What Hairspray Can Teach Us About Current USA Problems


This morning we three girls watched the musical Hairspray.  I had not seen the movie in over six years and did not recall the plot (it was practically like seeing it for the first time–with a few exceptions).  What caught me off guard were the glaring similarities to the current, American, societal issues, particularly the ones occurring on the racial/governmental front.

While there is no longer legal segregation, racial prejudices are an underlying (and blatant) problem–all ways, might I add, not only white to black.  In the movie, there is a peaceful walking protest made up of black people and a few white people.  In the middle of the street, they come across a line of policemen that do not want to let them cross.  The woman leading the walk speaks calmly, saying they are peacefully walking, the officer won’t budge, the main, white character hits the officer on the back with her sign, and he calls her on assault of a police officer (if you want to know the rest, watch the movie).

The first issue is the line of police officers refusing passage to a peaceful walking protest.  The scene bears an eerie resemblance to current happenings in the USA.  The second issue was assaulting the officer–violence, no matter the level, is not the solution.  The third issue was that the individuals/entity that people expect to go to when injustice occurs were the very ones acting unjustly.  Again, how many YouTube videos display officers blatantly shooting non-violent and unarmed individuals, committing a crime for which a non-officer would be arrested?

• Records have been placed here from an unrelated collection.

===== src/rtl/adc_window_watch.sv =====
module adc_window_watch #(
    parameter int DATA_W = 12,
    parameter int CHAN_W = 5
) (
    input  logic              clk,
    input  logic              rst_n,
    input  logic              res_valid,
    input  logic [DATA_W-1:0] res_data,
    input  logic [CHAN_W-1:0] res_chan,
    input  logic              res_inserted,
    input  logic [DATA_W-1:0] cfg_low_thr,
    input  logic [DATA_W-1:0] cfg_high_thr,
    input  logic              cfg_single_en,
    input  logic [CHAN_W-1:0] cfg_sel_chan,
    input  logic              cfg_reg_en,
    input  logic              cfg_ins_en,
    input  logic              irq_en,
    input  logic              flag_clr,
    output logic              wd_flag,
    output logic              wd_irq
);

    logic take;
    logic outside;
    logic hit;

    wd_source_filter #(.CHAN_W(CHAN_W)) filter_i (
        .res_valid    (res_valid),
        .res_chan     (res_chan),
        .res_inserted (res_inserted),
        .cfg_single_en(cfg_single_en),
        .cfg_sel_chan (cfg_sel_chan),
        .cfg_reg_en   (cfg_reg_en),
        .cfg_ins_en   (cfg_ins_en),
        .take         (take)
    );

    wd_window_cmp #(.DATA_W(DATA_W)) cmp_i (
        .value   (res_data),
        .low_thr (cfg_low_thr),
        .high_thr(cfg_high_thr),
        .outside (outside)
    );

    assign hit = take && outside;

    wd_event_fsm fsm_i (
        .clk     (clk),
        .rst_n   (rst_n),
        .hit     (hit),
        .flag_clr(flag_clr),
        .irq_en  (irq_en),
        .wd_flag (wd_flag),
        .wd_irq  (wd_irq)
    );

    // in single-channel mode a hit comes from the selected channel
    assert_single_chan_R5: assert property (@(posedge clk) disable iff (!rst_n)
        hit && cfg_single_en |-> res_chan == cfg_sel_chan);

    // a regular-group hit outside single-channel mode needs the regular enable
    assert_reg_group_R4: assert property (@(posedge clk) disable iff (!rst_n)
        hit && !cfg_single_en && !res_inserted |-> cfg_reg_en);

    // a hit always carries a value outside the window
    assert_hit_outside_R3: assert property (@(posedge clk) disable iff (!rst_n)
        hit |-> (res_data > cfg_high_thr) || (res_data < cfg_low_thr));

    // with the watchdog off nothing is ever checked
    assert_off_quiet_R6: assert property (@(posedge clk) disable iff (!rst_n)
        !cfg_single_en && !cfg_reg_en && !cfg_ins_en |-> !hit);

endmodule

There is a deep-seated problem in the United States (yes, in the world, too,but I’m addressing the USA in this post), one that many claim is not an issue, but daily news headlines are saying otherwise.  Find the movie and watch it–don’t let the fact that it is a musical deter you.  As you watch it, look past the plot and understand the message.  Then, compare it to today.  If you are a teacher and you are reading this, may I recommend you play it in your classroom and have each student make notes of issues and comparisons to today.  This is not the time to play the part of an ostrich.  When young children are being shot for holding toy guns, when officers’ first instinct is to shoot to kill and not to injure, when law-enforcement is no longer considered safe–SOMETHING IS WRONG.  And something needs to change.